Monday, July 27, 2020

Online it is and random bullets of other news

  • What is happening in the fall? It's official: our undergrad courses are online in the fall unless there's some really pressing need (like lab science courses) to be in person. That's a huge relief. Grad courses: about the same, although I still have an assigned room.
  • Writing inspiration: lately I've been time-tracking rigidly, as in "9:40-9:43 stood up & got a snack." It seems to have helped productivity. 
  • Chasing that writing feeling: But nothing has been as good as when I sat down last night at around 9:45 p.m. and the writing just flowed, for the first time in forever. No anxiety, no fidgeting, just writing. It felt good. At 12:30 a.m., Spouse came down and asked what was wrong. Nothing is wrong, I told him. I'm writing. It was lovely.
  • Enough is enough. Doing about two official things in a day--two Zoom calls or whatever--is apparently about enough, for my body shuts down and I fall asleep sitting up after that. It's never for very long, but it happens. Residual stress, maybe? 
  • Absence from social media is good for the soul. If FB is to be believed, I am literally the last person in this part of the U.S. not to have gone on or be planning to go on vacation--a car trip, a camping trip, a hiking trip, renting a house at the beach. These are all COVID-conscious academics and relatives, yet everyone is going away. So the strategy here is twofold: (1) stay off FB and (2) have fun planning a really passive-aggressive autoreply for when they all get back from their vacations and start bombarding me with emails. (I won't do it, but I want to.)
  • A post about a secret to share. COVID news is fine, but it feels as though between the political hellscape and COVID, we could all use a break to talk about something else. I would really like to share a secret with all of you blog friends: I have a little writing house and want to tell you about it, if you are interested.

5 comments:

xykademiqz said...

Btw, we're not going anywhere. We're at home, no vacation, and these days little time outside because it's punishingly hot. It does seem like everyone is going somewhere and it both blows my mind and angers me. I feel stupid for staying at home all these months, and I feel rage that I cannot protect myself or my family from the callousness of others.

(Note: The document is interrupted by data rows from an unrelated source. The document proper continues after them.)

This is an optimization exercise on Yosys and OpenROAD, whose aim is small area, not a production implementation. No run shown here included a check of the RTL's function; only the layout flow was run.

==> flow/design.v (outline; a module is shown in full before it is edited, if it fits) <==
// module CORDIC_Stage_8: 108 lines
// module CORDIC_Stage_9: 106 lines
// module CORDIC_Stage_10: 104 lines
// module CORDIC_Stage_11: 102 lines
// module CORDIC_Stage_12: 100 lines
// module CORDIC_Stage_13: 98 lines
// module CORDIC_Stage_14: 96 lines
// module CORDIC_Stage_15: 94 lines
// module CORDIC_Mul: 459 lines
// module CORDIC_Top: 311 lines
module CORDIC_Top (
    input clk,
    input [31:0] target,
    output [31:0] cos_x
);
  // ...
==> flow/run.sh <==
#!/bin/bash
# synth_recipe.tcl (not shown) runs the flow's synth.tcl, then flattens the netlist and writes it again
# the make line also repeats each setting of config.mk as NAME=value (left out here)
make -C /OpenROAD-flow-scripts/flow DESIGN_CONFIG=/design/flow/config.mk WORK_HOME=/design/flow/orfs CLKGATE_MAP_FILE= SYNTH_SCRIPT=/design/flow/synth_recipe.tcl finish
==> flow/config.mk <==
export PLATFORM = sky130hd
export DESIGN_NAME = CORDIC_Top
export DESIGN_NICKNAME = CORDIC_Top
export VERILOG_FILES = /design/flow/design.v
export SDC_FILE = /design/flow/constraint.sdc
export NUM_CORES = 4
export LEC_CHECK = 0
export CAP_MARGIN = 10
export CORE_MARGIN = 2
export CORE_UTILIZATION = 40
export CTS_BUF_LIST = sky130_fd_sc_hd__clkbuf_16
export CTS_CLUSTER_DIAMETER = 80
export CTS_CLUSTER_SIZE = 30
export GPL_TIMING_DRIVEN = 0
export SLEW_MARGIN = 10
==> flow/constraint.sdc <==
create_clock -name core_clock -period 10.0 [get_ports {clk}]
set_input_delay 2.0000 -clock core_clock [delete_from_list [all_inputs] [get_ports {clk}]]
set_output_delay 2.0000 -clock core_clock [all_outputs]
set_load 0.01 [all_outputs]
==> results.py, run 1 <==
metrics = {
    "run_status": {
        "status": "no timing/DRC/antenna violations",
    },
    "critical_path": {
        "cpMaxStageDelayCell": "or4_1",
        "crit_path_max_fanout": 6,
        "reg2reg_depth": 34,
    },
    "die": {
        "row_count": 90,
        "chipWidth_um": 252,
        "core_area_mm2": 0.0605,
        "start_util": 0.405,
    },
    "final_layout": {
        "post-route-util": 0.441,
        "biggestCellCategory": "multi-input gates",
        "final_common_cell": "inv_1",
    },
    "flow_run": {
        "maxCapViolations": 0,
    },
    "detailed_routing": {
        "drt_iter0_markers": 896,
        "vias_per_cell": 5.22,
        "wl_met2_um": 30100,
        "via_count": 17900,
    },
    "logic_synthesis": {
        "muxShareOfSynthArea": 0.00924,
        "synthSimpleGateAreaFrac": 0.130,
        "synth_top_area_share": 0.276,
        "yosys.area_share.adder": 0.359,
        "synth-warning-count": 1,
        "synth.avg_cell_area_um2": 9.53,
        "synth_edf_count": 0,
    },
    "placement": {
        "portBuffers": 51,
        "dp.final_hpwl_um": 50400,
    },
    "sta": {
        "period_needed_ns": 9.63,
        "clock_skew_ns": 0.0208,
        "worst_slack_ns": 0.370,
        "finalCritPeriodShare": 0.963,
    },
    "worst_hold_path": {
        "hp-start": "q5_s[12]",
    },
    "global_route": {
        "gr-usage-met3": 0.0189,
    },
    "clock_tree": {
        "cts.sinks": 218,
    },
}
==> run 2, diff against run 1 <==
--- a/flow/config.mk
+++ b/flow/config.mk
@@ -8,8 +8,8 @@
 export CAP_MARGIN = 10
 export CORE_MARGIN = 2
 export CORE_UTILIZATION = 40
-export CTS_BUF_LIST = sky130_fd_sc_hd__clkbuf_16
-export CTS_CLUSTER_DIAMETER = 80
-export CTS_CLUSTER_SIZE = 30
+export CTS_BUF_LIST = sky130_fd_sc_hd__clkbuf_8
+export CTS_CLUSTER_DIAMETER = 50
+export CTS_CLUSTER_SIZE = 20
 export GPL_TIMING_DRIVEN = 0
 export SLEW_MARGIN = 10
==> results.py, run 2 <==
metrics = {
    "logic_synthesis": {
        "yosysTopAreaCell": "fa_1",
        "muxShareOfSynthArea": 0.00924,
        "synthArstFlopShare": 0,
        "synth_compound_area_frac": 0.0925,
        "synth-warning-count": 1,
        "synth_seq_cells": 218,
        "syn_inst": 2572,
        "synth.avg_cell_area_um2": 9.53,
        "synth_area_leaders": "fa_1 (28%), dfxtp_1 (18%), xnor2_1 (10%), ha_1 (8.0%), inv_1 (5.4%)",
        "yosys.area_share.adder": 0.359,
        "synthesis.area_mm2": 0.0245,
        "synthXorXnorAreaFrac": 0.158,
        "synth_cell_types": 91,
        "syn_nets": 3100,
        "yosys-top-cells-count": "inv_1 (355), fa_1 (338), xnor2_1 (288), dfxtp_1 (218), ha_1 (157)",
        "synth.most_common_cell": "inv_1",
        "synth_edf_count": 0,
        "synthSimpleGateAreaFrac": 0.130,
        "synth_top_area_share": 0.276,
        "synth_top_flop_cell": "dfxtp_1",
        "yosysSeqAreaShare": 0.178,
        "synth_top_family_by_area": "adder cells",
    },
    "final_layout": {
        "final_common_cell": "inv_1",
        "mostFrequentLayoutCells": "inv_1 (357), fa_1 (338), xnor2_1 (288), dfxtp_1 (218), ha_1 (156)",
        "diodes": 0,
        "drive_gt1_frac": 0.0499,
        "syn2layout_area_growth_pct": 8.92,
        "final_cells": 3448,
        "final_net_count": 3179,
        "final_cell_area_mm2": 0.0267,
    },
    "critical_path": {
        "crit_path_max_fanout": 10,
        "r2r_slack_ns": 0.51,
        "cp.arrival_ns": 10.17,
        "start_kind": "primary input",
        "cpMaxStageDelayCell": "clkdlybuf4s50_1",
        "slowest_delay_ns": 0.51,
        "worstSetupPathType": "primary input to flip-flop",
        "worstPathRequired_ns": 10.47,
        "endpoint_kind": "flip-flop",
    },
    "global_route": {
        "antenna_found_initial": 0,
        "grt_use_total": 0.194,
        "grt_pass1_wl_um": 99300,
        "grt_start_max_net_pins": 18,
        "overflow": 0,
        "first_global_vias": 19100,
    },
    "placement": {
        "dp.final_hpwl_um": 50400,
        "dpl_cell_area_mm2": 0.0260,
        "dpl.cell_count": 3405,
        "portBuffers": 51,
        "gp_congestion": 0.898,
    },
    "clock_tree": {
        "cts_tree": "yes",
        "cts.sinks": 218,
        "cts.clk_slew.worst_paths_ns": 0.10,
        "cts_made_buffers": 22,
        "cts_htree_levels": 1,
        "postCtsHoldBufs": 0,
        "cts_root_buf": "clkbuf_8",
        "clkLatencyLatePin_ns": 0.58,
        "clockBufferDepth": 3,
    },
    "sta": {
        "clock_skew_ns": 0.0308,
        "worstMarginPinSlew_ns": 1.21,
        "finalCritPeriodShare": 0.970,
        "slew_violations": 0,
        "period_needed_ns": 9.70,
        "report.final.hold_viol_count": 0,
        "finalSetupViolCount": 0,
        "maxSlewHeadroom": 0.185,
        "fmax_ghz": 0.103,
    },
    "die": {
        "start_util": 0.405,
        "core_area_mm2": 0.0605,
        "ios": 65,
        "row_count": 90,
        "die-area_mm2": 0.0633,
        "die_h_um": 252,
        "chipWidth_um": 252,
    },
    "worst_hold_path": {
        "hold_path.class": "flip-flop to flip-flop",
    },
    "run_status": {
        "status": "no timing/DRC/antenna violations",
    },
    "detailed_routing": {
        "wl_per_cell_um": 17.5,
        "route.detailed.drc": 0,
        "ant_nets": 0,
        "drt_iter0_markers": 903,
        "first_pass_iters": 7,
        "wirelength_um": 60300,
        "via_count": 17900,
        "vias_per_cell": 5.21,
    },
    "flow_run": {
        "maxCapViolations": 0,
    },
}
-- run 2: cell counts after synthesis --
No cell type changed its count.
-- run 2: critical path: cells and delay by family --
| family | cells | cell delay (ns) |
|---|---|---|
| XOR/XNOR | 4 | 0.57 |
| AND/OR/NAND/NOR | 8 | 1.72 |
| buffers and inverters | 3 | 0.84 |
| adder cells (fa/ha/maj) | 7 | 2.38 |
| multiplexers | 1 | 0.19 |
| AO/OA/AOI/OAI | 9 | 2.41 |
-- run 2: what timing repair did --
item,in CTS,in global routing
pin swaps,0,3
setup endpoints to repair,3,15
resized for setup,13,39
setup buffers,0,4
-- run 2: layout make-up --
type                            instances  area, µm²
Buffer                                112        480
Fill cell                            5782      33800
Tap cell                              782        978
Multi-Input combinational cell       1884      18500
Clock buffer                           25        344
Sequential cell                       218       4360
Timing Repair Buffer                   55        543
Inverter                              358       1350
Clock inverter                         14        161
-- run 2: through the flow --
step                      setup TNS, ns   util  setup WS, ns  hold WS (ns)
after floorplan                       0      -         0.748         0.310
after detailed placement          -2.38  0.430         -1.25         0.312
after CTS                             0  0.439        0.0151         0.335
final                                 0  0.441         0.302         0.333
after global routing            -0.0152  0.441       -0.0130         0.343
after global placement            -1.94  0.430         -1.09         0.316
-- run 2: worst paths after layout --
path         startpoint  endpoint  cells past startpoint
min reg2reg    q3_s[10]  q4_s[10]                      0
min            q3_s[10]  q4_s[10]                      0
max           target[9]  q1_r[27]                     32
max reg2reg     q3_s[2]  q4_x[29]                     37
-- run 2: logic make-up after synthesis --
group / Yosys count
flops: 218
compound gates: 330
simple gates: 595
other cells: 1
buf+inv: 470
xor+xnor: 440
mux: 17
fa+ha+maj: 501
-- run 2: metal layers --
metal | part of all wire | up-vias | global-route usage
li1 | - | 8616 | -
met1 | 0.44 | 8803 | 0.248
met2 | 0.50 | 443 | 0.349
met3 | 0.042 | 87 | 0.0210
met4 | 0.024 | 0 | 0.0478
met5 | 0 | - | 0

## re-timing with driven ports
The results above use ideal ports. As a check the final layouts listed here were re-extracted and re-timed, cells and wires unchanged.
Step 1 (the two cells are an assumption about what drives the block):
set clk [get_ports {clk}]
set_driving_cell -lib_cell sky130_fd_sc_hd__clkbuf_16 $clk
set_driving_cell -lib_cell sky130_fd_sc_hd__buf_2 [delete_from_list [all_inputs] $clk]
Step 2, shift: input delay + t, output delay - t, t = (earliest + latest rising clock arrival at the registers) / 2. This alone moves slack from input paths to output paths.
Slacks: ideal / step 1 / step 2; pairs: ideal / step 1.
run | shift t [ns] | slack for setup (ns) | worst setup path at the end | clock arrival spread, ns | worst register clock-pin slew, ns
run 1 | 0.548 | 0.370 / 0.398 / -0.150 | input to register | 0.021 / 0.021 | 0.10 / 0.10
run 2 | 0.614 | 0.302 / 0.329 / -0.285 | input to register | 0.033 / 0.034 | 0.10 / 0.10
With both steps, setup timing fails in run 1 and run 2, where it was met with ideal ports. For run 2, which loses most, drivers alone change the setup slack by +0.027 ns; drivers and shift together by -0.587 ns.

But I am also sick of corona and I want to talk about something else. It's so great writing has been going well for you! I notice I struggle in the morning but mid-afternoon and evening, fiction just flows. (Also, there's a pretty silly song on Spotify that I play on repeat and I get into the zone *snaps fingers* just like that!)

Last but not least, I really want to hear about your secret!

Anonymath said...

We’re also not going anywhere. Just staying home watching days blend into one another while trying to entertain/educate DS and also prep for fall, which the university could change at any minute. Someone posted on Twitter that it felt like the ultimate in gaslighting, watching everyone else post about going about their regular life with shopping and parties and vacations while we were all sheltering in place and trying to avoid getting sick. Makes you question your sanity, is this pandemic actually happening?

I’m highly envious of folks with writing cottages/sheds, so I’d love a post with a tour!

gwinne said...

Tell about your house!

nicoleandmaggie said...

I'm not going anywhere either, but we do know multiple people who have gone to Colorado and to the Oregon coast. My state's license plates out of state are a meme.

Dame Eleanor Hull said...

Writing house pictures and discussion! Please!